Asian high-end technology stocks offer the best hedge against the prospect of a prolonged Iran war, according to an emerging-markets equity fund that’s beaten 96% of its peers over the past year. The Robeco Emerging Stars Equities fund has more than 40% of its assets in South Korean and Taiwanese shares, reflecting its view that chipmakers tied to artificial intelligence will retain their pricing ...
Asian high-end technology stocks offer the best hedge against the prospect of a prolonged Iran war, according to an emerging-markets equity fund that’s beaten 96% of its peers over the past year. The Robeco Emerging Stars Equities fund has more than 40% of its assets in South Korean and Taiwanese shares, reflecting its view that chipmakers tied to artificial intelligence will retain their pricing power even in a downturn, according to client portfolio manager Jan de Bruijn . “AI is not going to just die because of a global recession,” de Bruijn said in an interview. “Taiwan has a 80% market share, if not more, in logic chips. The Koreans have about 80%-to-90% share of the high-bandwidth memory chip market.
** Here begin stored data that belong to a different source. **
===== src/rtl/icache_refill_responder_pkg.sv =====
// Shared configuration, state encoding and size helpers for the icache refill responder.
package icache_refill_responder_pkg;

    typedef struct packed {
        int unsigned XLEN;
        int unsigned ICACHE_LINE_WIDTH;
    } user_cfg_t;

    localparam user_cfg_t DefaultCfg = '{XLEN: 32, ICACHE_LINE_WIDTH: 32};

    typedef enum logic [2:0] {
        StIdle,
        StIssue,
        StWait,
        StResp,
        StDrain
    } refill_state_e;

    function automatic int unsigned line_bits(input user_cfg_t cfg);
        return cfg.ICACHE_LINE_WIDTH * 8;
    endfunction

    function automatic int unsigned refill_beats(input user_cfg_t cfg);
        return line_bits(cfg) / cfg.XLEN;
    endfunction

endpackage


===== src/rtl/icache_refill_responder.sv =====
// Refills one icache line by reading XLEN-bit beats from memory, one outstanding read at a time,
// and returns the assembled line. flush_i abandons the refill, draining any read still in flight.
module icache_refill_responder
    import icache_refill_responder_pkg::*;
#(
    parameter user_cfg_t   Cfg       = DefaultCfg,
    parameter int unsigned LINE_BITS = line_bits(Cfg),
    parameter int unsigned BEATS     = refill_beats(Cfg)
) (
    input  logic                  clk_i,
    input  logic                  rst_i,
    input  logic                  req_valid_i,
    output logic                  req_ready_o,
    input  logic [Cfg.XLEN-1:0]   req_addr_i,
    input  logic                  flush_i,
    output logic                  rsp_valid_o,
    input  logic                  rsp_ready_i,
    output logic [LINE_BITS-1:0]  rsp_line_o,
    output logic [Cfg.XLEN-1:0]   rsp_addr_o,
    output logic                  rsp_err_o,
    output logic                  mem_req_valid_o,
    input  logic                  mem_req_ready_i,
    output logic [Cfg.XLEN-1:0]   mem_req_addr_o,
    input  logic                  mem_rsp_valid_i,
    input  logic [Cfg.XLEN-1:0]   mem_rsp_data_i,
    input  logic                  mem_rsp_err_i
);

    localparam int unsigned XLEN   = Cfg.XLEN;
    localparam int unsigned BEAT_W = $clog2(BEATS);
    localparam int unsigned OFF_W  = $clog2(Cfg.ICACHE_LINE_WIDTH);
    localparam int unsigned BYTE_W = $clog2(XLEN / 8);

    if (BEATS < 2 || (BEATS & (BEATS - 1)) != 0) begin : gen_bad_beats
        $error("BEATS must be a power of two >= 2");
    end

    refill_state_e         state_q, state_d;
    logic [XLEN-1:0]       base_q, base_d;
    logic [BEAT_W-1:0]     beat_q, beat_d;
    logic [LINE_BITS-1:0]  line_q, line_d;
    logic                  err_q, err_d;

    // Offset bits within the line are dropped when the base is latched.
    logic unused_offset;
    assign unused_offset = ^req_addr_i[OFF_W-1:0];

    always_comb begin
        state_d         = state_q;
        base_d          = base_q;
        beat_d          = beat_q;
        line_d          = line_q;
        err_d           = err_q;
        req_ready_o     = 1'b0;
        mem_req_valid_o = 1'b0;
        rsp_valid_o     = 1'b0;

        unique case (state_q)
            StIdle: begin
                req_ready_o = !flush_i;
                if (!flush_i && req_valid_i) begin
                    base_d  = {req_addr_i[XLEN-1:OFF_W], {OFF_W{1'b0}}};
                    beat_d  = '0;
                    err_d   = 1'b0;
                    state_d = StIssue;
                end
            end
            StIssue: begin
                mem_req_valid_o = 1'b1;
                // A read accepted in the flush cycle is still in flight and must be drained.
                if (flush_i) begin
                    state_d = mem_req_ready_i ? StDrain : StIdle;
                end else if (mem_req_ready_i) begin
                    state_d = StWait;
                end
            end
            StWait: begin
                if (mem_rsp_valid_i) begin
                    if (flush_i) begin
                        state_d = StIdle;
                    end else begin
                        line_d[beat_q*XLEN +: XLEN] = mem_rsp_data_i;
                        err_d = err_q | mem_rsp_err_i;
                        if (beat_q == BEAT_W'(BEATS - 1)) begin
                            state_d = StResp;
                        end else begin
                            beat_d  = beat_q + BEAT_W'(1);
                            state_d = StIssue;
                        end
                    end
                end else if (flush_i) begin
                    state_d = StDrain;
                end
            end
            StResp: begin
                rsp_valid_o = !flush_i;
                if (flush_i || rsp_ready_i) begin
                    state_d = StIdle;
                end
            end
            StDrain: begin
                if (mem_rsp_valid_i) begin
                    state_d = StIdle;
                end
            end
            default: state_d = StIdle;
        endcase
    end

    always_ff @(posedge clk_i or posedge rst_i) begin
        if (rst_i) begin
            state_q <= StIdle;
            base_q  <= '0;
            beat_q  <= '0;
            line_q  <= '0;
            err_q   <= 1'b0;
        end else begin
            state_q <= state_d;
            base_q  <= base_d;
            beat_q  <= beat_d;
            line_q  <= line_d;
            err_q   <= err_d;
        end
    end

    assign mem_req_addr_o = base_q + (XLEN'(beat_q) << BYTE_W);
    assign rsp_line_o     = line_q;
    assign rsp_addr_o     = base_q;
    assign rsp_err_o      = err_q;

    mem_rsp_only_when_waiting_a: assert property (@(posedge clk_i) disable iff (rst_i)
        mem_rsp_valid_i |-> (state_q == StWait || state_q == StDrain));

endmodule


===== config.mk =====
export PLATFORM = sky130hd
export DESIGN_NAME = icache_refill_responder
export DESIGN_NICKNAME = d
export VERILOG_FILES = /design/src/rtl/icache_refill_responder_pkg.sv /design/src/rtl/icache_refill_responder.sv
export SDC_FILE = /design/constraint.sdc
export NUM_CORES = 1
export LEC_CHECK = 0
export CORE_UTILIZATION = 50
export CTS_CLUSTER_SIZE = 8
export DETAILED_ROUTE_END_ITERATION = 10
export PLACE_DENSITY = 0.95
export SYNTH_ARGS = -nofsm -noshare
export SYNTH_HDL_FRONTEND = slang
export SYNTH_SLANG_ARGS = --single-unit
export TNS_END_PERCENT = 50

===== constraint.sdc =====
create_clock -name clk_i -period 19.5 [get_ports clk_i]
set_input_delay 2.925 -clock clk_i [delete_from_list [all_inputs] [get_ports clk_i]]
set_output_delay 2.925 -clock clk_i [all_outputs]
set_load 0.01 [all_outputs]

==> out/results.ini <==
[floorplanning]
core-area_mm2 = 0.0238
initial_core_util_pct = 51.6
die_w_um = 159
fp.dieH_um = 159
io_pins = 396
dieArea_mm2 = 0.0251
fp-row-count = 56

[power]
cellLeakagePower_nw = 8.04
total_power_mw = 1.50
power.share.clock_pct = 42.4
powerDensity_mw_per_mm2 = 86.3
seqPwrFrac_pct = 44.2
p_int_mw = 1.14
netSwitchingFraction_pct = 23.6
p_sw_mw = 0.352
combPwrFrac_pct = 13.4
ir_worst_vdd_v = 0.0000713

[drt]
first_pass_iters = 4
drcViolationCount = 0
viasPerCell = 5.39
drtIter0Drc = 427
wl_per_cell_um = 22.2
ant_nets = 0
wl_um = 34900
via_count = 8445

[worst_setup_path]
path_class = primary input to output port
cp_num_buf_inv = 2
cpLargestDelayFamily = buffers and inverters
start_kind = primary input
crit_path_top_delay_cell = clkdlybuf4s50_1
required_ns = 16.57
r2r_cells = 7
cp.arrival_ns = 4.40
rrSetupSlack_ns = 15.98
r2r-start = beat_q[0]$_DFFE_PP0P_
reg2reg_to = rsp_line_o[64]$_DFFE_PP0P_
critical_path_peak_fanout = 8
cp_cell_sequence = clkdlybuf4s50_1 > nor4b_1 > clkdlybuf4s50_1
slowest_delay_ns = 0.59
cp-end-kind = output port
crit_path_frequent_cell = clkdlybuf4s50_1

[synth]
syn_area_mm2 = 0.0123
yosys.area.top_type_share_pct = 59.2
postSynthAreaPerCell_um2 = 14.0
synth-seq-cells = 290
synth_warnings = 0
synth.area.top_cells = dfrtp_1 59%, mux2_2 21%, and2_1 4.9%
ys_seq_area_share_pct = 59.2
synthCells = 873
synth_top_area_cell = dfrtp_1
ys_types = 40

[cts]
path_clk_slew_ns = 0.05
cts_buffer_depth = 3
cts_inserted_buffers = 42
cts.sinks = 290
cts_tree = built
cts_hold_buf = 0
root_buffer = clkbuf_16
cts_setup_buffers = 0
htree_num_levels = 2
clk-insertion-delay-late_ns = 0.52
cts_resized = 0

[sta]
finalSetupViolCount = 0
worst_slew_pin_slew_ns = 1.12
slew_violations = 0
finalHoldViolCount = 0
timing.final.crit_share_pct = 37.5
finClkSkew_ns = 0.0209
max_freq_mhz = 137
rsz0062_at_grt = no
tns_ns = 0
slew_headroom_pct = 25.3
finalCriticalPeriod_ns = 7.32

[place]
gp_congestion = 0.821
hpwl_um = 23500
portBuffers = 383
dpl.cell_count = 1521

[global_route]
grt_overflow_total = 0
grt_antenna_before_repair = 0
grt_pass1_vias = 9265
grt_max_degree = 146
track_usage_pct = 27.8
grt_pass1_wl_um = 52400

[worst_hold_path]
hold_end = rsp_line_o[245]$_DFFE_PP0P_
hold_class = register to register
hold_start = rsp_line_o[245]$_DFFE_PP0P_
whs_path_depth = 1

[status]
status = finished, final reports clean

[finish]
nets = 1325
layout_commonest_cell = clkdlybuf4s50_1
nFillCells = 1463
diodes = 0
area_growth_pct = 41.5
final_cell_mix = 383 x clkdlybuf4s50_1, 290 x dfrtp_1, 233 x mux2_2
final_cells = 1568
layout-drive-gt1-share_pct = 24.8

[job]
max-cap-violations = 0

-- worst reg2reg max path, cell delays in order, from the launching register on --
cell and delay, ns:
dfrtp_1 0.61, inv_1 0.13, ha_1 0.24, ha_1 0.52, o31ai_1 0.32, nor3_4 0.67
buf_4 0.49, mux2_2 0.41
-- cell families after synthesis --
logic type	Yosys count	share of synthesized area, %
adders and majority gates	7	0.715
and+or+nand+nor	161	8.19
DFF	290	59.2
AOI/OAI and AO/OA	15	0.960
muxes	285	25.9
other	1	0.0306
buffers and inverters	114	5.01
-- registers in the layout (all words and copies together), names as in the netlist --
signal	flops
rsp_err_o	1
state_q	3
rsp_addr_o	27
rsp_line_o	256
beat_q	3
-- worst max path at each step --
stage	depth (start not counted)	end	slack (ns)	start
finish	3	rsp_valid_o	12.18	flush_i
global route	3	rsp_valid_o	12.06	flush_i
CTS	3	rsp_valid_o	12.16	flush_i
detailed placement	3	rsp_valid_o	12.16	flush_i
global placement	3	rsp_valid_o	12.19	flush_i
floorplan	1	beat_q[0]$_DFFE_PP0P_	8.57	rst_i
-- final cells by class --
class                   instances  area [µm²]  share of cell area (%)
clock inverters                 4        38.8                   0.224
well taps                     319         399                    2.30
flip-flops and latches        290        7260                    41.8
clock buffers                  43        1080                    6.20
inverters                      37         146                   0.844
multi-input cells             475        4470                    25.7
repair buffers                400        3960                    22.8
-- layer usage --
layer  part of all wire [%]  GRT usage (%)  routed length (µm)  up-vias
met3                    8.8           9.47                3070       76
met2                     51           48.9               17600      356
met1                     37           31.3               13100     4341
li1                       -              -                   -     3672
met5                      0              0                   0        -
met4                    3.2           10.1                1100        0
-- through the flow --
stage	utilization, %	hold slack (ns)	setup WS, ns	instance area (µm²)
finish	73.0	0.487	12.18	17300
floorplan	-	0.529	8.57	12300
CTS	73.0	0.489	12.16	17300
global placement	68.3	0.466	12.19	16200
global route	73.0	0.505	12.06	17300
detailed placement	68.3	0.477	12.16	16200
-- cells in the mapped netlist (all sizes together) --
master	instances
a31oi	2
ha	7
or4b	1
nor2b	2
and3b	2
a211oi	1
inv	37
o31ai	2
nor4b	2
o2111a	1
a21oi	1
nor2	1
a22o	2
nor4	6
nand4bb	1
nor3b	4
o2bb2ai	1
o21bai	1
or3b	1
nor3	5
mux2i	32
or4	1
conb	1
mux2	253
dfrtp	290
nand3	1
nand2b	4
clkbuf	17
and2	96
a2111oi	2
o211ai	1
buf	60
nand2	34
a21boi	1
-- power by group through the flow --
| stage | combinational (mW) | clock [mW] | sequential [mW] |
|---|---|---|---|
| 3_5_place_dp | 0.201 | 0 | 0.671 |
| 5_1_grt | 0.213 | 0.666 | 0.666 |
| 4_1_cts | 0.202 | 0.645 | 0.662 |
| 2_1_floorplan | 0.0793 | 0 | 0.680 |
| 6_report | 0.200 | 0.635 | 0.662 |
| 3_3_place_gp | 0.196 | 0 | 0.668 |
(Power assumes the default switching activity.)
So clearly they can pass a lot of costs through.” The fund, which had total assets of $4.6 billion at the end of February, returned 45% over the past year, including 6.8% so far in 2026, according to data compiled by Bloomberg. One of the fund’s strategies is to undertake proxy trades, where it buys shares in holding companies that trade at steep discounts to their underlying assets — sometimes as much as 60%. This allows it to gain exposure to its favored themes at relatively attractive valuations. The fund therefore owns SK Square Co. , instead of SK Hynix Inc. , and Naspers Ltd. instead of Tencent Holdings Ltd. Read more: Memory Is Wall Street’s Favorite Tech Trade as Mag 7 Disappoints “What you sometimes find is there’s a holding company that has a stake in a company, and then when you do a sum of parts, you’ll find that you’re getting into that stock story at a big discount,” he said. “We feel that discount will narrow over time.” The fund is overweight in Latin America and holds selective exposure in Asia, while it’s underweight the Middle East. “We’ve ended up, I think being positioned reasonably well for what’s going on at the moment,” de Bruijn said.